The plaintiff took the position that the above words meant she had been discharged and sued for wrongful dismissal or, in the alternative, constructive dismissal.

Argument and Decision

The plaintiff argued that the harshness and finality of the words used, in the context of a small workplace, created a situation where the defendant’s words could only be viewed as termination of employment. The defendant denied terminating the plaintiff’s employment and suggested that because she did not return to work, she had resigned.

In spite of finding that the defendant did not intend to dismiss the plaintiff, the trial judge held that a reasonable person working in a close, professional work environment would have undoubtedly interpreted the words used as a statement of termination. In addition, the fact that the defendant had failed to rectify or clarify the situation after it had occurred was further evidence that the defendant had terminated the plaintiff’s employment.

In the alternative, the trial judge determined that the situation could be viewed as a constructive dismissal by way of which damages were payable in any event. The trial judge wrote that in the context of the particular work environment in which the parties operated, the defendant’s outburst effectively destroyed the working relationship and made a return to employment by the plaintiff intolerable, noting:

[The defendant’s] conduct had the effect of diminishing [the plaintiff’s] stature and dignity in the office. When he saw the impact it had on her, he did nothing.  In the context of the particular work environment in which they operated, that treatment made future performance of her work impossible and her continued employment intolerable.  The employment relationship was effectively destroyed in that meeting.  [The plaintiff] was quite entitled to treat the employment relationship as constructively terminated.

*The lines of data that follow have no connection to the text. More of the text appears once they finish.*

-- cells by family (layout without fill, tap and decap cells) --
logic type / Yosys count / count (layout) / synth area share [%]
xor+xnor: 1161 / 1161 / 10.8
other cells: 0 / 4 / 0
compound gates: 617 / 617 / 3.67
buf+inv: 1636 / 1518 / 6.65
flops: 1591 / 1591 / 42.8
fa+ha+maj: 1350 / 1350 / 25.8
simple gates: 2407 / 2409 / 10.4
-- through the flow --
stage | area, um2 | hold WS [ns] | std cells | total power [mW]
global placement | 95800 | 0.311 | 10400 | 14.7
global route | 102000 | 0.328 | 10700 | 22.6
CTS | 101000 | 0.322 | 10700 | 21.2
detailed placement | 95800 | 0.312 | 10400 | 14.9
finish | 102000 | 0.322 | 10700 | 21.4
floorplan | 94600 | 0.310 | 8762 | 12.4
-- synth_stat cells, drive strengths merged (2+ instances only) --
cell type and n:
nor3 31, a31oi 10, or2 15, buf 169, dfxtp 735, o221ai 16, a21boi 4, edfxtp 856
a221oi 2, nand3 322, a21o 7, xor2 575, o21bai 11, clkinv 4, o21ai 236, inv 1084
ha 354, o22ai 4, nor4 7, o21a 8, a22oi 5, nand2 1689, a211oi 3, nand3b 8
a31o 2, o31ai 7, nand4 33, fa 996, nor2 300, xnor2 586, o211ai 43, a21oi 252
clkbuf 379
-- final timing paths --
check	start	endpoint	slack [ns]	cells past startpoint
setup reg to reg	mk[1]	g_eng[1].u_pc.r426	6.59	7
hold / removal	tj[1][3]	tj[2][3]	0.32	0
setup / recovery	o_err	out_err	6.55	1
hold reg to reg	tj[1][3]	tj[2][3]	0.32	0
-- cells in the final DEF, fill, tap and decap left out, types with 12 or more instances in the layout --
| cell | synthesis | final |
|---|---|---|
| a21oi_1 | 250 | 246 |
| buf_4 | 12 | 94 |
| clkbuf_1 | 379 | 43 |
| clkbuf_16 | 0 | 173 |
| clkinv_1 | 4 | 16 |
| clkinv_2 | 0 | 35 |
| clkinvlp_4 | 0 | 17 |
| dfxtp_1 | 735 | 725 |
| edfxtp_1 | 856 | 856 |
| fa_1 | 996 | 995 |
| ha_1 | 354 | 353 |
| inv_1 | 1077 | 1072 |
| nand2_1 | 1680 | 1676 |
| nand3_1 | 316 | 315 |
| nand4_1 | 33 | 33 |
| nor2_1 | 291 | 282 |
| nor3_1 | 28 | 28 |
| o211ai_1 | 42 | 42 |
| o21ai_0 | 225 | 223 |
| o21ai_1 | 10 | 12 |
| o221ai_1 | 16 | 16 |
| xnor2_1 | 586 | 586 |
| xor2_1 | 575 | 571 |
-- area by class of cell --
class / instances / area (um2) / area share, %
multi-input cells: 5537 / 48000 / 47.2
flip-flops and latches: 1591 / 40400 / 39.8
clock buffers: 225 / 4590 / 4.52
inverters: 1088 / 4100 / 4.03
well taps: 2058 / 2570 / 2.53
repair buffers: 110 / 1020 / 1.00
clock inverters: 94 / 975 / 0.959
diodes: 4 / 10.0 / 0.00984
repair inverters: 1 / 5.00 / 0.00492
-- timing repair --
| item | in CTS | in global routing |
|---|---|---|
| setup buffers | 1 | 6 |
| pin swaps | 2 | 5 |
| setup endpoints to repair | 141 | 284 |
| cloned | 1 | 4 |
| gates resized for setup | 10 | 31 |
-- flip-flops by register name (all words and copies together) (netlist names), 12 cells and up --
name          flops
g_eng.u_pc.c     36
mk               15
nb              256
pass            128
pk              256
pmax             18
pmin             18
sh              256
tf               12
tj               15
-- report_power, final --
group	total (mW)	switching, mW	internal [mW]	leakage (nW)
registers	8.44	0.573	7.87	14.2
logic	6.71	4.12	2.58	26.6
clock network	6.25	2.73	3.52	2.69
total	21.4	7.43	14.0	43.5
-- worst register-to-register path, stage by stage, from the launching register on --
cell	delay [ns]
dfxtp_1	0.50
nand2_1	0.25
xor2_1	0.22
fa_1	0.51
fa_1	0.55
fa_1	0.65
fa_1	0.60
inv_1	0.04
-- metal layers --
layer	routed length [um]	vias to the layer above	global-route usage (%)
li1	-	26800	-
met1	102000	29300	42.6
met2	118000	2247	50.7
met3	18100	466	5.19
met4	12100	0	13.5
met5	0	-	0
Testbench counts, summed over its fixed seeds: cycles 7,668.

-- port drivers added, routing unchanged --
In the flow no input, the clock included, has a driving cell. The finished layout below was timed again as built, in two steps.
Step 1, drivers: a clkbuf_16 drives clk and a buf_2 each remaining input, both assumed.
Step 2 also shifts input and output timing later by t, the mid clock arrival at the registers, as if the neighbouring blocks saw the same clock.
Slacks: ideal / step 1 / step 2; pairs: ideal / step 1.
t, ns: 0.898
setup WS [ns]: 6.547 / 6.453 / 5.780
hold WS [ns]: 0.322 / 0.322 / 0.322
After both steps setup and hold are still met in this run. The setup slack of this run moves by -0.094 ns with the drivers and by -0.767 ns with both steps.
This design comes from an exercise in tuning for small area, a short achievable clock period and few clock cycles per item on the open sky130 flow, not from production work. At most, simulation tests tie the RTL to the original design; equivalence was not proved. Power and IR drop assume default switching activity. The flow treats the clock pin as an ideal source, which a real chip does not have.

==> flow/design.v (excerpt) <==
module rpa_pkt #(
    parameter N = 128,     
    parameter B = 5000     
) (
    input             clk,
    input             rst,
    input             p_req_valid,
    output            p_req_ready,
    input      [31:0] p_req_data,
    output reg        p_rsp_valid,
    output reg [2:0]  p_rsp_status,
    input             c_req_valid,
    output reg        c_req_ready,
    input      [31:0] c_req_data,
    output reg        c_rsp_valid,
    output reg [2:0]  c_rsp_status,
    output reg        tx_enable,
    input             tx_ready,
    output            tx_send,
    output reg [7:0]  tx_data,
    input             tx_complete,
    input             rx_avail,
    output            rx_take,
    input      [7:0]  rx_data,
    input      [7:0]  ts_in
);
export LEC_CHECK = 0
export ABC_CLOCK_PERIOD_IN_PS = 4000
export CAP_MARGIN = 20
export CORE_MARGIN = 2
export CORE_UTILIZATION = 60
export CTS_BUF_LIST = sky130_fd_sc_hd__clkbuf_16
export CTS_CLUSTER_DIAMETER = 84
export CTS_CLUSTER_SIZE = 32
export SLEW_MARGIN = 20
export SYNTH_MEMORY_MAX_BITS = 8192
create_clock -name core_clock -period 10.0 [get_ports {clk}]
standard.sh (not shown) runs the stock make flow with config.mk's settings and CLKGATE_MAP_FILE= SYNTH_SCRIPT=/design/flow/synth_recipe.tcl, a recipe that flattens the netlist after the stock synthesis.
==> flow/flow/run.sh <==
#!/bin/bash
# Standard synthesis unchanged, then the standard layout with a larger
# setup slack margin for the timing repair after CTS and global routing, and
# the smallest buffer as the port buffer (timing repair sizes it up where needed).
set -euo pipefail
MARGIN=${MARGIN:-5.6}
bash standard.sh synth > synth.log 2>&1
sed "s/CLKGATE_MAP_FILE= /CLKGATE_MAP_FILE= SETUP_SLACK_MARGIN=$MARGIN 'BUFFER_PORTS_ARGS=-buffer_cell sky130_fd_sc_hd__buf_1' /" standard.sh > standard_margin.sh
bash standard_margin.sh finish > layout.log 2>&1
Change:
--- a/flow/design.v
+++ b/flow/design.v
@@ -163,19 +163,19 @@
     reg          fl_cpop_c;       
     reg          fl_chkpop;       
     reg          fl_ppoll;        
     reg          p_rdy;           
     reg          p_inpush;        
     wire c_poll  = fl_cpoll_i || (fl_cpoll_c && tx_complete);
     wire p_poll  = fl_ppoll && !c_poll;
     assign rx_take = c_poll || fl_ppoll;
     wire taken   = rx_take && rx_avail;
-    wire rx_cmd  = rx_avail && !rx_data[7] && rx_data[6] && !rx_data[5] && rx_data[4];
+    wire rx_cmd  = rx_avail && !rx_data[7] && rx_data[6];
     wire pop_imm = (fl_cpop_i || (fl_cpop_c && tx_complete)) && !rx_cmd;
     wire pop     = pop_imm || fl_chkpop;
     assign tx_send = tx_ready && (fl_ts || (fl_cpop_c && tx_complete)) && !(rx_cmd && fl_tu);
     wire cmd_start;
     wire cmd_reset;
     rpa_cmd_gate u_gate (
         .taken     (taken),
         .byte_in   (rx_data),
         .cmd_start (cmd_start),
Count of clock-buffer cells in the layout stays the same.
Sequential share of layout area climbs by 0.20 points.
Global-route usage rose by 0.10 points.
Clock power rose by about 2%.
Hold slack gets worse by 15 ps.
Sequential power went down by about 2%.
Via count drops by 1.5%.
Utilization is about the same.
Final area barely changes.
Setup slack improved by 12 ps.
Wire length came out lower by 1.4%.
Non-clock buffer count is lower by 1.
Testbench counts after the change, summed over its fixed seeds: cycles 13,730, items 1,920.
No functional check of the RTL was part of the first run of this note.

* * *

Another version of the RTL of rpa_pkt (not shown whole).
Size in the first run: ~5200 flip-flops, about 120000 µm² of cells after synthesis.
Settings: LEC_CHECK=0, ABC_CLOCK_PERIOD_IN_PS=4000, CAP_MARGIN=20, CORE_MARGIN=2, CORE_UTILIZATION=60, CTS_BUF_LIST=sky130_fd_sc_hd__clkbuf_16, CTS_CLUSTER_DIAMETER=80, CTS_CLUSTER_SIZE=30, SLEW_MARGIN=20, SYNTH_HIERARCHICAL=1, SYNTH_MEMORY_MAX_BITS=8192, SYNTH_MINIMUM_KEEP_SIZE=0; clock period 10.0 ns.
==> flow/flow/run.sh <==
#!/bin/bash
# Standard synthesis unchanged, then the standard layout with a larger
# setup slack margin for the timing repair after CTS and global routing.
set -euo pipefail
MARGIN=${MARGIN:-5.6}
bash standard.sh synth > synth.log 2>&1
sed "s/CLKGATE_MAP_FILE= /CLKGATE_MAP_FILE= SETUP_SLACK_MARGIN=$MARGIN /" standard.sh > standard_margin.sh
bash standard_margin.sh finish > layout.log 2>&1
Rerun with:
--- a/flow/design.v
+++ b/flow/design.v
@@ -88,26 +88,26 @@
 );
     assign cmd_start = taken && (byte_in == 8'h53);
     assign cmd_reset = taken && (byte_in == 8'h52);
 endmodule
 module rpa_txgate (
     input  tx_ready,
     input  tx_complete,
     input  rx_avail,
-    input  fl_sendc,     
-    input  fl_cpop_i,    
+    input  fl_ts,        
     input  fl_cpop_c,    
+    input  fl_tu,        
     input  fl_cpoll_i,   
     input  fl_cpoll_c,   
     input  fl_ppoll,     
     output tx_send,
     output rx_take
 );
-    assign tx_send = tx_ready && (fl_sendc || (!rx_avail && (fl_cpop_i || (fl_cpop_c && tx_complete))));
+    assign tx_send = tx_ready && (fl_ts || (fl_cpop_c && tx_complete)) && !(rx_avail && fl_tu);
     assign rx_take = fl_ppoll || fl_cpoll_i || (fl_cpoll_c && tx_complete);
 endmodule
 module rpa_pkt #(
     parameter N = 128,     
     parameter B = 5000     
 ) (
     input             clk,
     input             rst,
@@ -169,16 +169,18 @@
     reg [2:0]    idx;             
     reg [BW-1:0] budget;
     reg [39:0]   e0, e1;
     reg          f0, f1;
     reg          cur;
     reg          fl_send;         
     reg          fl_last;         
     reg          fl_sendc;        
+    reg          fl_ts;           
+    reg          fl_tu;           
     reg          fl_cpoll_i;      
     reg          fl_cpoll_c;      
     reg          fl_cpop_i;       
     reg          fl_cpop_c;       
     reg          fl_chkpop;       
     reg          fl_ppoll;        
     reg          p_rdy;           
     reg          p_inpush;        
@@ -188,19 +190,19 @@
     wire taken   = rx_take_i && rx_avail;
     wire pop_imm = (fl_cpop_i || (fl_cpop_c && tx_complete)) && !rx_avail;
     wire pop     = pop_imm || fl_chkpop;
     wire tx_send_i = tx_ready && (fl_sendc || pop_imm);
     rpa_txgate u_txg (
         .tx_ready    (tx_ready),
         .tx_complete (tx_complete),
         .rx_avail    (rx_avail),
-        .fl_sendc    (fl_sendc),
-        .fl_cpop_i   (fl_cpop_i),
+        .fl_ts       (fl_ts),
         .fl_cpop_c   (fl_cpop_c),
+        .fl_tu       (fl_tu),
         .fl_cpoll_i  (fl_cpoll_i),
         .fl_cpoll_c  (fl_cpoll_c),
         .fl_ppoll    (fl_ppoll),
         .tx_send     (tx_send),
         .rx_take     (rx_take)
     );
     wire cmd_start;
     wire cmd_reset;
@@ -459,16 +461,21 @@
                     p_rsp_valid_n  = 1'b1;
                     p_rsp_status_n = (p_state == P_PUSH) ? ST_OK : p_status;
                     p_state_n      = P_IDLE;
                 end
             end
         endcase
     end
     wire cur_full_n = cur_n ? f1_n : f0_n;
+    wire fl_sendc_n  = (c_state_n == C_SEND) ||
+                       ((c_state_n == C_CHK) && gate_n && !used_z_n && !(c_first_n && c_mode_buf_n) && cur_full_n);
+    wire fl_cpop_c_n = (c_state_n == C_CMPL) && c_mode_buf_n && !used_z_n && cur_full_n && gate_n;
+    wire fl_cpop_i_n = ((c_state_n == C_POLL1) && init_n && !c_mode_buf_n && !used_z_n && cur_full_n && gate_n) ||
+                       ((c_state_n == C_LOOP) && !used_z_n && cur_full_n && gate_n);
     always @(posedge clk) begin
         e0 <= e0_n;
         e1 <= e1_n;
     end
     always @(posedge clk) begin
         if (rst) begin
             init         <= 1'b0;
             gate         <= 1'b0;
@@ -497,16 +504,18 @@
             p_rsp_valid  <= 1'b0;
             p_rsp_status <= ST_OK;
             p_rdy        <= 1'b1;
             p_inpush     <= 1'b0;
             tx_data      <= 8'd0;
             fl_send      <= 1'b0;
             fl_last      <= 1'b0;
             fl_sendc     <= 1'b0;
+            fl_ts        <= 1'b0;
+            fl_tu        <= 1'b0;
             fl_cpoll_i   <= 1'b0;
             fl_cpoll_c   <= 1'b0;
             fl_cpop_i    <= 1'b0;
             fl_cpop_c    <= 1'b0;
             fl_chkpop    <= 1'b0;
             fl_ppoll     <= 1'b0;
         end else begin
             init         <= init_n;
@@ -549,21 +558,21 @@
                 tx_data <= cur ? e1[39:32] : e0[39:32];
             else if (fl_last && !tx_send_i)
                 tx_data <= tx_data;
             else if (c_state_n == C_SEND)
                 tx_data <= (cur_n ? e1_n : e0_n) >> (8 * idx_n);
             else
                 tx_data <= (cur_n ? e1_n : e0_n) >> (8 * idx_start);
             fl_send    <= (c_state_n == C_SEND);
-            fl_sendc   <= (c_state_n == C_SEND) ||
-                          ((c_state_n == C_CHK) && gate_n && !used_z_n && !(c_first_n && c_mode_buf_n) && cur_full_n);
+            fl_sendc   <= fl_sendc_n;
             fl_cpoll_c <= (c_state_n == C_CMPL) && c_mode_buf_n && !used_z_n && cur_full_n;
-            fl_cpop_c  <= (c_state_n == C_CMPL) && c_mode_buf_n && !used_z_n && cur_full_n && gate_n;
+            fl_cpop_c  <= fl_cpop_c_n;
             fl_cpoll_i <= ((c_state_n == C_POLL1) && init_n && (c_mode_buf_n || used_z_n || cur_full_n)) ||
                           ((c_state_n == C_LOOP) && !used_z_n && cur_full_n);
-            fl_cpop_i  <= ((c_state_n == C_POLL1) && init_n && !c_mode_buf_n && !used_z_n && cur_full_n && gate_n) ||
-                          ((c_state_n == C_LOOP) && !used_z_n && cur_full_n && gate_n);
+            fl_cpop_i  <= fl_cpop_i_n;
+            fl_ts      <= fl_sendc_n || fl_cpop_i_n;
+            fl_tu      <= fl_cpop_i_n || fl_cpop_c_n;
             fl_chkpop  <= (c_state_n == C_CHK) && gate_n && !used_z_n && !(c_first_n && c_mode_buf_n) && cur_full_n;
             fl_ppoll   <= (p_state_n == P_POLL) && init_n;
         end
     end
 endmodule
=>
- first-iteration DRC count decreases by a few percent
- clock skew rose by 0.0056 ns
- area after synthesis goes up slightly
- fmax went up slightly
- utilization shrinks by 0.22 points
- global-route usage rises by 0.78 points
- clock power falls slightly
- worst hold slack hardly moves
- register-to-register slack loses 0.14 ns
No run of this note included a check of the RTL's function; only the layout flow was run.

[re-timing with driven ports]
The results above use ideal ports. As a check the final layouts listed here were re-extracted and re-timed, cells and wires unchanged.
Step 1, drivers: a clkbuf_16 drives clk and a buf_2 each remaining input, both assumed.
Step 2 times the ports against the registers' clock, not the clock port: input delays grow and output delays shrink by t, the midpoint of the rising clock arrivals with the driver on.
a / b / c = no drivers / after step 1 / after step 2; a / b = the first two.
run | t, ns | slack for setup (ns) | slew at the worst register clock pin (ns) | worst slew at a driven data input, ns | cell pins on the clock port's net
the first run of note 1 | 0.920 | 5.087 / 5.048 / 4.724 | 0.12 / 0.12 | 0.09 | 1
the second run of note 1 | 0.942 | 5.099 / 5.079 / 4.810 | 0.12 / 0.12 | 0.14 | 1
the first run of note 2 | 0.930 | 5.285 / 5.120 / 4.741 | 0.12 / 0.12 | 0.26 | 1
the second run of note 2 | 0.925 | 5.359 / 5.209 / 4.494 | 0.12 / 0.12 | 0.16 | 1
After both steps setup and hold are still met in every run listed. The setup slack of the second run of note 2, which loses most, moves by -0.150 ns with the drivers and by -0.865 ns with both steps.
What follows belongs to an exercise in optimizing a design on an open flow for small area, a short achievable clock period and few clock cycles per item; a production flow would make more cautious choices. Function was checked by simulation only, so behaviour that the tests miss may differ from the original.

north:
## gcr62_codec
module gcr62_codec (
    input  wire       clk,
    input  wire       rst,
    input  wire       in_valid,
    output reg        in_ready,
    input  wire [7:0] in_data,
    input  wire       in_mode,
    output reg        out_valid,
    input  wire       out_ready,
    output reg  [7:0] out_data,
    output reg        out_last,
    output reg        out_err,
    output reg        out_ckerr
);
    function [7:0] nib_rom;
        input [5:0] v;
        begin
            case (v)
                6'd0:  nib_rom = 8'h96;  6'd1:  nib_rom = 8'h97;
                6'd2:  nib_rom = 8'h9A;  6'd3:  nib_rom = 8'h9B;
                6'd4:  nib_rom = 8'h9D;  6'd5:  nib_rom = 8'h9E;
                6'd6:  nib_rom = 8'h9F;  6'd7:  nib_rom = 8'hA6;
                6'd8:  nib_rom = 8'hA7;  6'd9:  nib_rom = 8'hAB;
                6'd10: nib_rom = 8'hAC;  6'd11: nib_rom = 8'hAD;
                6'd12: nib_rom = 8'hAE;  6'd13: nib_rom = 8'hAF;
                6'd14: nib_rom = 8'hB2;  6'd15: nib_rom = 8'hB3;
                6'd16: nib_rom = 8'hB4;  6'd17: nib_rom = 8'hB5;
                6'd18: nib_rom = 8'hB6;  6'd19: nib_rom = 8'hB7;
                6'd20: nib_rom = 8'hB9;  6'd21: nib_rom = 8'hBA;
                6'd22: nib_rom = 8'hBB;  6'd23: nib_rom = 8'hBC;
                6'd24: nib_rom = 8'hBD;  6'd25: nib_rom = 8'hBE;
                6'd26: nib_rom = 8'hBF;  6'd27: nib_rom = 8'hCB;
                6'd28: nib_rom = 8'hCD;  6'd29: nib_rom = 8'hCE;
                6'd30: nib_rom = 8'hCF;  6'd31: nib_rom = 8'hD3;
                6'd32: nib_rom = 8'hD6;  6'd33: nib_rom = 8'hD7;
                6'd34: nib_rom = 8'hD9;  6'd35: nib_rom = 8'hDA;
                6'd36: nib_rom = 8'hDB;  6'd37: nib_rom = 8'hDC;
                6'd38: nib_rom = 8'hDD;  6'd39: nib_rom = 8'hDE;
                6'd40: nib_rom = 8'hDF;  6'd41: nib_rom = 8'hE5;
                6'd42: nib_rom = 8'hE6;  6'd43: nib_rom = 8'hE7;
                6'd44: nib_rom = 8'hE9;  6'd45: nib_rom = 8'hEA;
                6'd46: nib_rom = 8'hEB;  6'd47: nib_rom = 8'hEC;
                6'd48: nib_rom = 8'hED;  6'd49: nib_rom = 8'hEE;
                6'd50: nib_rom = 8'hEF;  6'd51: nib_rom = 8'hF2;
  ...
For scale: ~6000 cells after synthesis, roughly 2300 flip-flops, about 26 I/O pins, about 91000 µm² of cells after synthesis.
==> flow/config.mk <==
export PLATFORM = sky130hd
export DESIGN_NAME = gcr62_codec
export DESIGN_NICKNAME = gcr62_codec
export VERILOG_FILES = /design/flow/design.v
export SDC_FILE = /design/flow/constraint.sdc
export NUM_CORES = 4
export LEC_CHECK = 0
export CAP_MARGIN = 20
export CORE_MARGIN = 2
export CORE_UTILIZATION = 60
export CTS_CLUSTER_DIAMETER = 100
export CTS_CLUSTER_SIZE = 24
export SLEW_MARGIN = 20
export BUFFER_PORTS_ARGS = -buffer_cell sky130_fd_sc_hd__buf_4
export SETUP_SLACK_MARGIN = 9.1
==> flow/constraint.sdc <==
create_clock -name core_clock -period 13.0 [get_ports {clk}]
set_input_delay 2.6000 -clock core_clock [delete_from_list [all_inputs] [get_ports {clk}]]
set_output_delay 2.6000 -clock core_clock [all_outputs]
set_load 0.01 [all_outputs]
standard.sh (not shown) runs the stock make flow with config.mk's settings and CLKGATE_MAP_FILE= SYNTH_SCRIPT=/design/flow/synth_recipe.tcl, a recipe that flattens the netlist after the stock synthesis.
==> flow/flow/run.sh <==
#!/bin/bash
# Own flow: the standard layout (standard.sh, standard synthesis unchanged), with
#  - ports buffered with sky130_fd_sc_hd__buf_4 instead of the default port buffer;
#  - repair_timing aiming below the design's period (setup margin), so the resizer
#    works on the paths that set the achieved period.
# The SDC (clock period, I/O delays, loads) is the standard flow's, unchanged.
set -euo pipefail
cat >> config.mk <<'EOC'
export BUFFER_PORTS_ARGS = -buffer_cell sky130_fd_sc_hd__buf_4
export SETUP_SLACK_MARGIN = 9.1
EOC
bash standard.sh > standard_flow.log 2>&1
Testbench counts of north, summed over its fixed seeds: cycles 65,849, items 192.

The Ontario Court of Appeal upheld the trial judge’s decision in favour of the plaintiff, finding she was entitled to 24 months’ notice of termination, equivalent to $120,000.

Lessons for Employers

  • Sweeting is a good reminder that words suggesting the employer no longer wants to continue employing an employee may constitute either express or constructive dismissal. This is so even if the employee is not told that he or she is being dismissed or the employer does not have an intention to terminate the employment relationship.
  • Employers should be aware that a single incident of bad behaviour can lead to a finding of constructive dismissal, especially in a circumstance similar to that in Sweeting where a longstanding relationship was irrevocably damaged by the defendant’s words.
  • Employers should be careful to avoid situations of workplace conflict where emotions run high. Where a discussion goes sideways, the employer should act quickly to remedy the situation and correct any misunderstanding about the employee’s status.